Information below:
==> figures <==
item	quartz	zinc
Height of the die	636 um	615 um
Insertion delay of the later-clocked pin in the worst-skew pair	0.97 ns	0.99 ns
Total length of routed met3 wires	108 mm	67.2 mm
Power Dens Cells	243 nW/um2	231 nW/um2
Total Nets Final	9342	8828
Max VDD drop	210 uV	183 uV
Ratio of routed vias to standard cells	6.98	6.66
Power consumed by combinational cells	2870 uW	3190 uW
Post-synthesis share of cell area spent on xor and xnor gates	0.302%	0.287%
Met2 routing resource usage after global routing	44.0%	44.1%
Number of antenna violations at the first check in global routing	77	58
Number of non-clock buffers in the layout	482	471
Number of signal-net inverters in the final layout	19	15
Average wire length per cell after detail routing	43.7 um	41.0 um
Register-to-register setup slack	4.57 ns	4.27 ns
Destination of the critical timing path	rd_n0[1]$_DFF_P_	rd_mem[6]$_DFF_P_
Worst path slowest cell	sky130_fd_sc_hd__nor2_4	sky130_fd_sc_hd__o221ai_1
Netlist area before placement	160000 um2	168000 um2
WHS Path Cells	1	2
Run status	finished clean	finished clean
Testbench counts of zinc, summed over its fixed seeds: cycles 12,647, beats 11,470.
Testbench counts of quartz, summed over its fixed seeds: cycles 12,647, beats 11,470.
What follows belongs to an exercise in optimizing a design on an open flow for small area; a production flow would make more cautious choices. In this exercise RTL edits were held to simulation tests only and were not proved equivalent to the original. No activity file was given, so power comes from the tool's default toggle rates.

==> run a: inputs <==
==> flow/design.v <==
module mips_regfile_mp #(
   parameter int NUM_REGS     = 32,
   parameter int DATA_WIDTH   = 32,
   parameter int NUM_RD_PORTS = 2,
   parameter int ZERO_REG_EN  = 1,
   parameter int BYPASS_EN    = 1,
   parameter logic [DATA_WIDTH-1:0] RESET_VALUE = '0,
   localparam int AW = $clog2(NUM_REGS)
) (
   input  logic                               clk,
   input  logic                               rst,
   input  logic [NUM_RD_PORTS*AW-1:0]         rd_addr,
   output logic [NUM_RD_PORTS*DATA_WIDTH-1:0] rd_data,
   output logic [NUM_RD_PORTS-1:0]            rd_busy,
   input  logic                               wr_en,
   input  logic [AW-1:0]                      wr_addr,
   input  logic [DATA_WIDTH-1:0]              wr_data,
   input  logic                               busy_set,
   input  logic [AW-1:0]                      busy_addr,
   output logic [NUM_REGS-1:0]                busy
);
   localparam int NR = 32;   
   localparam int DW = 32;   
   logic [DW-1:0] regs   [1:NR-1];
   logic [DW-1:0] regs_d [1:NR-1];
   logic [NR-1:1] bsy;
   logic [3:0]    wa, nwa, nba;   
   logic [7:0]    wb, nwbl, nbbl;
   logic          nrst;
   logic [NR-1:1] nwdec;  
   logic [NR-1:1] load;   
   logic [NR-1:1] hold;   
   logic [NR-1:1] bset;   
   always_comb begin
      nrst = !rst;
      for (int i = 0; i < 4; i++) begin
         wa[i]  = (wr_addr[1:0] == 2'(i));
         nwa[i] = !wa[i];
         nba[i] = !(busy_addr[1:0] == 2'(i));
      end
      for (int j = 0; j < 8; j++) begin
         wb[j]   = wr_en && (wr_addr[4:2] == 3'(j));
         nwbl[j] = !(wr_en && nrst && (wr_addr[4:2] == 3'(j)));
         nbbl[j] = !(busy_set && nrst && (busy_addr[4:2] == 3'(j)));
      end
   end
   genvar r, b, p, g;
   generate
      for (r = 1; r < NR; r++) begin : g_dec
         rf_nand2 u_nwdec (.y(nwdec[r]), .a(wa[r%4]),  .b(wb[r/4]));
         rf_and2  u_hold  (.y(hold[r]),  .a(nwdec[r]), .b(nrst));
         rf_nor2  u_load  (.y(load[r]),  .a(nwa[r%4]), .b(nwbl[r/4]));
         rf_nor2  u_bset  (.y(bset[r]),  .a(nba[r%4]), .b(nbbl[r/4]));
      end
   endgenerate
   generate
      for (r = 1; r < NR; r++) begin : g_reg
         for (b = 0; b < DW; b++) begin : g_bit
            rf_a22o u_d (.y(regs_d[r][b]), .a1(load[r]), .a2(wr_data[b]),
                                           .b1(hold[r]), .b2(regs[r][b]));
         end
      end
   endgenerate
   logic [NR-1:1] bsy_d;
   generate
      for (r = 1; r < NR; r++) begin : g_bsy
         rf_a21o u_bd (.y(bsy_d[r]), .a1(hold[r]), .a2(bsy[r]), .b1(bset[r]));
      end
   endgenerate
   always_ff @(posedge clk) begin
      for (int k = 1; k < NR; k++) begin
         regs[k] <= regs_d[k];
         bsy[k]  <= bsy_d[k];
      end
   end
   assign busy = {bsy, 1'b0};
   generate
      for (p = 0; p < NUM_RD_PORTS; p++) begin : g_rd_port
         logic [AW-1:0] ra;
         logic [NR-1:1] sel;
         logic          byp;
         assign ra = rd_addr[p*AW +: AW];
         logic [3:0] pa;
         logic [7:0] pb;
         always_comb begin
            for (int i = 0; i < 4; i++) pa[i] = (ra[1:0] == 2'(i));
            for (int j = 0; j < 8; j++) pb[j] = (ra[4:2] == 3'(j));
         end
         for (r = 1; r < NR; r++) begin : g_sel
            rf_and3 u_sel (.y(sel[r]), .a(pa[r%4]), .b(pb[r/4]), .c(nwdec[r]));
         end
         assign byp = wr_en && (wr_addr != '0) && (ra == wr_addr);
         for (b = 0; b < DW; b++) begin : g_bit
            logic [11:0] n;
            logic [2:0]  o;
            for (g = 0; g < 10; g++) begin : g_grp
               rf_a222oi u_aoi (.y(n[g]),
                                .a1(sel[3*g+1]), .a2(regs[3*g+1][b]),
                                .b1(sel[3*g+2]), .b2(regs[3*g+2][b]),
                                .c1(sel[3*g+3]), .c2(regs[3*g+3][b]));
            end
            rf_nand2 u_l31 (.y(n[10]), .a(sel[31]), .b(regs[31][b]));
            rf_nand2 u_lbp (.y(n[11]), .a(byp),     .b(wr_data[b]));
            rf_nand4 u_n0 (.y(o[0]), .a(n[0]), .b(n[1]), .c(n[2]),  .d(n[3]));
            rf_nand4 u_n1 (.y(o[1]), .a(n[4]), .b(n[5]), .c(n[6]),  .d(n[7]));
            rf_nand4 u_n2 (.y(o[2]), .a(n[8]), .b(n[9]), .c(n[10]), .d(n[11]));
            rf_or3   u_o  (.y(rd_data[p*DW + b]), .a(o[0]), .b(o[1]), .c(o[2]));
         end
         begin : g_busy
            logic [10:0] n;
            logic [2:0]  o;
            for (g = 0; g < 10; g++) begin : g_grp
               rf_a222oi u_aoi (.y(n[g]),
                                .a1(sel[3*g+1]), .a2(bsy[3*g+1]),
                                .b1(sel[3*g+2]), .b2(bsy[3*g+2]),
                                .c1(sel[3*g+3]), .c2(bsy[3*g+3]));
            end
            rf_nand2 u_l31 (.y(n[10]), .a(sel[31]), .b(bsy[31]));
            rf_nand4 u_n0 (.y(o[0]), .a(n[0]), .b(n[1]), .c(n[2]), .d(n[3]));
            rf_nand4 u_n1 (.y(o[1]), .a(n[4]), .b(n[5]), .c(n[6]), .d(n[7]));
            rf_nand3 u_n2 (.y(o[2]), .a(n[8]), .b(n[9]), .c(n[10]));
            rf_or3   u_o  (.y(rd_busy[p]), .a(o[0]), .b(o[1]), .c(o[2]));
         end
      end
   endgenerate
endmodule
module rf_nand2 (output logic y, input logic a, b);
   assign y = !(a && b);
endmodule
module rf_nand3 (output logic y, input logic a, b, c);
   assign y = !(a && b && c);
endmodule
module rf_nand4 (output logic y, input logic a, b, c, d);
   assign y = !(a && b && c && d);
endmodule
module rf_nor2 (output logic y, input logic a, b);
   assign y = !(a || b);
endmodule
module rf_and2 (output logic y, input logic a, b);
   assign y = a && b;
endmodule
module rf_and3 (output logic y, input logic a, b, c);
   assign y = a && b && c;
endmodule
module rf_a21o (output logic y, input logic a1, a2, b1);
   assign y = (a1 && a2) || b1;
endmodule
module rf_or3 (output logic y, input logic a, b, c);
   assign y = a || b || c;
endmodule
module rf_a22o (output logic y, input logic a1, a2, b1, b2);
   assign y = (a1 && a2) || (b1 && b2);
endmodule
module rf_a222oi (output logic y, input logic a1, a2, b1, b2, c1, c2);
   assign y = !((a1 && a2) || (b1 && b2) || (c1 && c2));
endmodule
Background: an optimization exercise with open tools, aiming at small area, a short achievable clock period and few clock cycles per item. Do not read the settings as production practice.
At most, simulation tests tie the RTL to the original design; equivalence was not proved.

==> branch sierra: inputs <==
// iir_df1_biquad_axis
module iir_df1_biquad_axis
#(
    parameter int unsigned coeff_width  = 16,
    parameter int unsigned inout_width  = 16,
    parameter int unsigned scale_factor = 14,
    parameter int          a1_int_coeff = -31880,
    parameter int          a2_int_coeff = 15531,
    parameter int          bo_int_coeff = 167,
    parameter int          b1_int_coeff = -302,
    parameter int          b2_int_coeff = 167
) (
    input  logic                          clk,
    input  logic                          rst,
    input  logic                          s_axis_tvalid,
    input  logic signed [inout_width-1:0] s_axis_tdata,
    output logic                          m_axis_tready,
    output logic signed [inout_width-1:0] m_axis_tdata,
    output logic                          m_axis_tvalid
);
    logic        v1_q, v2_q, v3_q;        
    logic [15:0] hx1_q, hx2_q;            
    logic [15:0] y1_q;                    
    logic [15:0] yb_q;                    
    logic signed [17:0] t_d, t_q;
    logic [31:0]  ga_d, ga_q;
    logic [31:4] gb_d, gb_q;
    logic         gc_d, gc_q;
    logic         c29;
    logic [2:0]   top0, top1;
    logic         ok0, ok1, hi_ok, sgn;
    logic [15:0]  y_sat;
    logic tt1, tt2, tt3, tt4, tt5, tt6, tt7, tt8, tt9, tt10, tt11, tt12;
    logic tt13, tt14, tt15, tt16, tt17, tt18, tt19, tt20, tt21, tt22, tt23, tt24;
  ...
clock: 7.0 ns
lec_check: 0
abc_area: 1
cap_margin: 20
core_margin: 2
core_utilization: 40
cts_buf_list: sky130_fd_sc_hd__clkbuf_8
setup_slack_margin: 3.3
slew_margin: 20
synth_hierarchical: 1
synth_minimum_keep_size: 0
run.sh (not shown) runs the stock make flow with config.mk's settings and CLKGATE_MAP_FILE= SYNTH_SCRIPT=/design/flow/synth_recipe.tcl, a recipe that flattens the netlist after the stock synthesis.
==> inputs of branch raven, as changes to branch sierra <==
Settings changed: SETUP_SLACK_MARGIN 3.3 to 3.0.
==> comparison <==
- Die area is the same in branch raven and branch sierra.
- In clock skew, branch raven and branch sierra hardly differ.
- Between branch sierra and branch raven, the lower register-to-register slack is in branch raven (gap 0.18 ns).
- Of branch raven and branch sierra, branch raven has the higher critical path depth (gap 1).
- Against branch sierra, the non-clock buffer count of branch raven is lower by 13.
- Between branch raven and branch sierra, the lower sequential share of layout area is in branch sierra (gap 0.18 points).
- In synthesized cell count, branch raven and branch sierra do not differ.
Function was not checked in any run of this note: the RTL went through the layout flow alone.

* * *

==> run R: inputs <==
Another version of the RTL of iir_df1_biquad_axis (not shown whole).
Settings: LEC_CHECK=0, ABC_AREA=1, CAP_MARGIN=20, CORE_MARGIN=2, CORE_UTILIZATION=40, SETUP_SLACK_MARGIN=3.0, SLEW_MARGIN=20, SYNTH_HIERARCHICAL=1, SYNTH_MINIMUM_KEEP_SIZE=0; clock period 7.0 ns.
==> run E (differences from run R) <==
--- a/flow/design.v
+++ b/flow/design.v
@@ -17,132 +17,12 @@
     output logic s,
     output logic co
 );
     assign s  = a ^ b;
     assign co = a & b;
 endmodule
-module iir_r (
-    input  logic [15:0] x1,
-    input  logic [15:0] x2,
-    output logic [17:0] s
-);
-    logic [17:0] a, b, p, g, c;
-    assign a = {{2{x2[15]}}, x2};
-    assign b = ~{x1[15], x1, 1'b0};
-    assign p = a ^ b;
-    assign g = a & b;
-    logic G1, P1;
-    assign G1 = g[0] | (p[0] & 1'b1);
-    assign P1 = p[0] & 1'b0;
-    logic G2, P2;
-    assign G2 = g[2] | (p[2] & g[1]);
-    assign P2 = p[2] & p[1];
-    logic G3, P3;
-    assign G3 = g[4] | (p[4] & g[3]);
-    assign P3 = p[4] & p[3];
-    logic G4, P4;
-    assign G4 = g[6] | (p[6] & g[5]);
-    assign P4 = p[6] & p[5];
-    logic G5, P5;
-    assign G5 = g[8] | (p[8] & g[7]);
-    assign P5 = p[8] & p[7];
-    logic G6, P6;
-    assign G6 = g[10] | (p[10] & g[9]);
-    assign P6 = p[10] & p[9];
-    logic G7, P7;
-    assign G7 = g[12] | (p[12] & g[11]);
-    assign P7 = p[12] & p[11];
-    logic G8, P8;
-    assign G8 = g[14] | (p[14] & g[13]);
-    assign P8 = p[14] & p[13];
-    logic G9, P9;
-    assign G9 = g[16] | (p[16] & g[15]);
-    assign P9 = p[16] & p[15];
-    logic G10, P10;
-    assign G10 = G2 | (P2 & G1);
-    assign P10 = P2 & P1;
-    logic G11, P11;
-    assign G11 = G4 | (P4 & G3);
-    assign P11 = P4 & P3;
-    logic G12, P12;
-    assign G12 = G6 | (P6 & G5);
-    assign P12 = P6 & P5;
-    logic G13, P13;
-    assign G13 = G8 | (P8 & G7);
-    assign P13 = P8 & P7;
-    logic G14, P14;
-    assign G14 = G11 | (P11 & G10);
-    assign P14 = P11 & P10;
-    logic G15, P15;
-    assign G15 = G13 | (P13 & G12);
-    assign P15 = P13 & P12;
-    logic G16, P16;
-    assign G16 = G15 | (P15 & G14);
-    assign P16 = P15 & P14;
-    logic G17, P17;
-    assign G17 = G12 | (P12 & G14);
-    assign P17 = P12 & P14;
-    logic G18, P18;
-    assign G18 = G3 | (P3 & G10);
-    assign P18 = P3 & P10;
-    logic G19, P19;
-    assign G19 = G5 | (P5 & G14);
-    assign P19 = P5 & P14;
-    logic G20, P20;
-    assign G20 = G7 | (P7 & G17);
-    assign P20 = P7 & P17;
-    logic G21, P21;
-    assign G21 = G9 | (P9 & G16);
-    assign P21 = P9 & P16;
-    logic G22, P22;
-    assign G22 = g[1] | (p[1] & G1);
-    assign P22 = p[1] & P1;
-    logic G23, P23;
-    assign G23 = g[3] | (p[3] & G10);
-    assign P23 = p[3] & P10;
-    logic G24, P24;
-    assign G24 = g[5] | (p[5] & G18);
-    assign P24 = p[5] & P18;
-    logic G25, P25;
-    assign G25 = g[7] | (p[7] & G14);
-    assign P25 = p[7] & P14;
-    logic G26, P26;
-    assign G26 = g[9] | (p[9] & G19);
-    assign P26 = p[9] & P19;
-    logic G27, P27;
-    assign G27 = g[11] | (p[11] & G17);
-    assign P27 = p[11] & P17;
-    logic G28, P28;
-    assign G28 = g[13] | (p[13] & G20);
-    assign P28 = p[13] & P20;
-    logic G29, P29;
-    assign G29 = g[15] | (p[15] & G16);
-    assign P29 = p[15] & P16;
-    logic G30, P30;
-    assign G30 = g[17] | (p[17] & G21);
-    assign P30 = p[17] & P21;
-    assign c[0] = 1'b1;
-    assign c[1] = G1;
-    assign c[2] = G22;
-    assign c[3] = G10;
-    assign c[4] = G23;
-    assign c[5] = G18;
-    assign c[6] = G24;
-    assign c[7] = G14;
-    assign c[8] = G25;
-    assign c[9] = G19;
-    assign c[10] = G26;
-    assign c[11] = G17;
-    assign c[12] = G27;
-    assign c[13] = G20;
-    assign c[14] = G28;
-    assign c[15] = G16;
-    assign c[16] = G29;
-    assign c[17] = G21;
-    assign s = p ^ c;
-endmodule
 module iir_df1_biquad_axis
 #(
     parameter int unsigned coeff_width  = 16,
     parameter int unsigned inout_width  = 16,
     parameter int unsigned scale_factor = 14,
     parameter int          a1_int_coeff = -31880,
@@ -164,17 +44,16 @@
     logic [15:0] y1_q;                    
     logic [15:0] yb_q;                    
     logic signed [17:0] r, t_d, t_q;
     logic [31:0]  ga_d, ga_q;
     logic [31:10] gb_d, gb_q;
     logic         gc_d, gc_q;
-    logic [29:0]  acc_lo;
-    logic [2:0]   top0, top1;
-    logic         ok0, ok1, hi_ok, sgn;
+    logic [31:14] acc;
+    logic         hi_ok;
     logic [15:0]  y_sat;
-    iir_r u_r (.x1(hx1_q), .x2(hx2_q), .s(r));
+    assign r   = 18'(signed'(hx2_q)) - 18'(signed'(hx1_q)) * 18'sd2;
     assign t_d = 18'(signed'(s_axis_tdata)) + r;
     logic gt1, gt2, gt3, gt4, gt5, gt6, gt7, gt8, gt9, gt10, gt11, gt12;
     logic gt13, gt14, gt15, gt16, gt17, gt18, gt19, gt20, gt21, gt22, gt23, gt24;
     logic gt25, gt26, gt27, gt28, gt29, gt30, gt31, gt32, gt33, gt34, gt35, gt36;
     logic gt37, gt38, gt39, gt40, gt41, gt42, gt43, gt44, gt45, gt46, gt47, gt48;
     logic gt49, gt50, gt51, gt52, gt53, gt54, gt55, gt56, gt57, gt58, gt59, gt60;
@@ -545,23 +424,17 @@
     iir_fa u_lt146 (.a(lt55), .b(lt90), .c(lt89), .s(lt146), .co(lt147));
     iir_fa u_lt148 (.a(y1_q[12]), .b(lt92), .c(lt91), .s(lt148), .co(lt149));
     iir_fa u_lt150 (.a(y1_q[13]), .b(lt93), .c(lt94), .s(lt150), .co(lt151));
     iir_fa u_lt152 (.a(y1_q[14]), .b(lt95), .c(lt96), .s(lt152), .co(lt153));
     iir_ha u_lt154 (.a(y1_q[15]), .b(lt97), .s(lt154), .co(lt155));
     assign lt156 = ~y1_q[15] & lt97;
-    logic [31:0] la, lb;
-    assign la = {lt156, lt153, lt151, lt149, lt147, lt145, lt143, lt141, lt138, lt136, ~lt133, lt130, lt127, lt124, lt122, lt120, lt117, lt114, lt112, lt109, lt106, lt103, lt101, lt99, lt98, ga_q[6], ga_q[5], ga_q[4], ga_q[3], ga_q[2], ga_q[1], ga_q[0]};
-    assign lb = {1'b1, ~lt154, lt152, lt150, lt148, lt146, lt144, lt142, lt140, lt137, lt135, ~lt132, lt129, lt126, lt123, lt121, lt119, lt116, lt113, lt111, lt108, lt105, lt102, lt100, y1_q[0], y1_q[3], y1_q[2], y1_q[1], y1_q[0], 1'b0, 1'b0, 1'b0};
-    assign acc_lo = {1'b0, la[28:0]} + {1'b0, lb[28:0]};
-    assign top0   = la[31:29] + lb[31:29];
-    assign top1   = la[31:29] + lb[31:29] + 3'd1;
-    assign ok0    = (top0 == 3'b000) || (top0 == 3'b111);
-    assign ok1    = (top1 == 3'b000) || (top1 == 3'b111);
-    assign hi_ok  = acc_lo[29] ? ok1 : ok0;
-    assign sgn    = acc_lo[29] ? top1[2] : top0[2];
-    assign y_sat  = {sgn, hi_ok ? acc_lo[28:14] : {15{~sgn}}};
+    logic [31:0] l_sum;
+    assign l_sum = {lt156, lt153, lt151, lt149, lt147, lt145, lt143, lt141, lt138, lt136, ~lt133, lt130, lt127, lt124, lt122, lt120, lt117, lt114, lt112, lt109, lt106, lt103, lt101, lt99, lt98, ga_q[6], ga_q[5], ga_q[4], ga_q[3], ga_q[2], ga_q[1], ga_q[0]} + {1'b1, ~lt154, lt152, lt150, lt148, lt146, lt144, lt142, lt140, lt137, lt135, ~lt132, lt129, lt126, lt123, lt121, lt119, lt116, lt113, lt111, lt108, lt105, lt102, lt100, y1_q[0], y1_q[3], y1_q[2], y1_q[1], y1_q[0], 1'b0, 1'b0, 1'b0};
+    assign acc = l_sum[31:14];
+    assign hi_ok = (acc[31:29] == 3'b000) || (acc[31:29] == 3'b111);
+    assign y_sat = hi_ok ? acc[29:14] : {acc[31], {15{~acc[31]}}};
     always_ff @(posedge clk) begin
         t_q  <= t_d;
         ga_q <= ga_d;
         gb_q <= gb_d;
         gc_q <= gc_d;
         if (rst) begin
- CORE_UTILIZATION: 40 -> 55
- PLACE_DENSITY: not set -> 0.75
==> run X (differences from run R) <==
- SETUP_SLACK_MARGIN: 3.0 -> 3.3
==> qor summary <==
Post-Syn Nets: run R 1782; run E 1648; run X 1782
Seq area share: run R 0.191; run E 0.200; run X 0.186
Met2 usage: run R 0.332; run E 0.422; run X 0.336
Number of unique standard cell types used by synthesis: run R 38; run E 40; run X 38
Setup slack at placement: run R 2860 ps; run E 2690 ps; run X 2860 ps
Syn_area_per_cell: run R 8.76 um2; run E 9.16 um2; run X 8.76 um2
Fin crit period: run R 3820 ps; run E 3820 ps; run X 3620 ps
Gate count of the mapped netlist: run R 1448; run E 1323; run X 1448
M1 WL: run R 14.7 mm; run E 12.0 mm; run X 14.6 mm
Run status: run R timing/DRC/antenna clean; run E timing/DRC/antenna clean; run X timing/DRC/antenna clean
Reg-to-reg endpoint: run R y1_q[1]; run E yb_q[8]; run X y1_q[6]
Adder-cell area share of the yosys netlist: run R 0.433; run E 0.448; run X 0.433
Testbench counts of run E, summed over its fixed seeds: cycles 24,024, items 24,000.
The RTL of run R and run X was laid out without a check of its function.

-- what the ideal ports hide --
How much do the figures lean on ideal ports? The routed layouts below were timed once more, with nothing changed but the port constraints.
Step 1, drivers: a clkbuf_16 drives clk and a buf_2 each remaining input, both assumed.
Step 2 also shifts input and output timing later by t, the mid clock arrival at the registers, as if the neighbouring blocks saw the same clock.
Three values: ideal, step 1, step 2; two values: the first two.
| run | shift t [ns] | setup WS [ns] | worst setup path at the end | worst slew at a driven data input, ns | pins driven straight from the clock port |
|---|---|---|---|---|---|
| branch sierra | 0.490 | 3.448 / 3.448 / 3.212 | input to register | 0.03 | 1 |
| branch raven | 0.493 | 3.270 / 3.270 / 3.213 | input to register | 0.03 | 1 |
| run R | 0.469 | 3.185 / 3.185 / 3.181 | input to register | 0.03 | 1 |
| run E | 0.464 | 3.177 / 3.177 / 2.779 | input to register | 0.03 | 1 |
| run X | 0.468 | 3.377 / 3.377 / 3.173 | input to register | 0.04 | 1 |
After both steps setup and hold are still met in every run listed. The setup slack of run E, which loses most, moves by 0.000 ns with the drivers and by -0.398 ns with both steps.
End of Information.
** Activity **
Report the number of lines in the listing above that include the word "proved", and nothing else.

** Result of this task **
2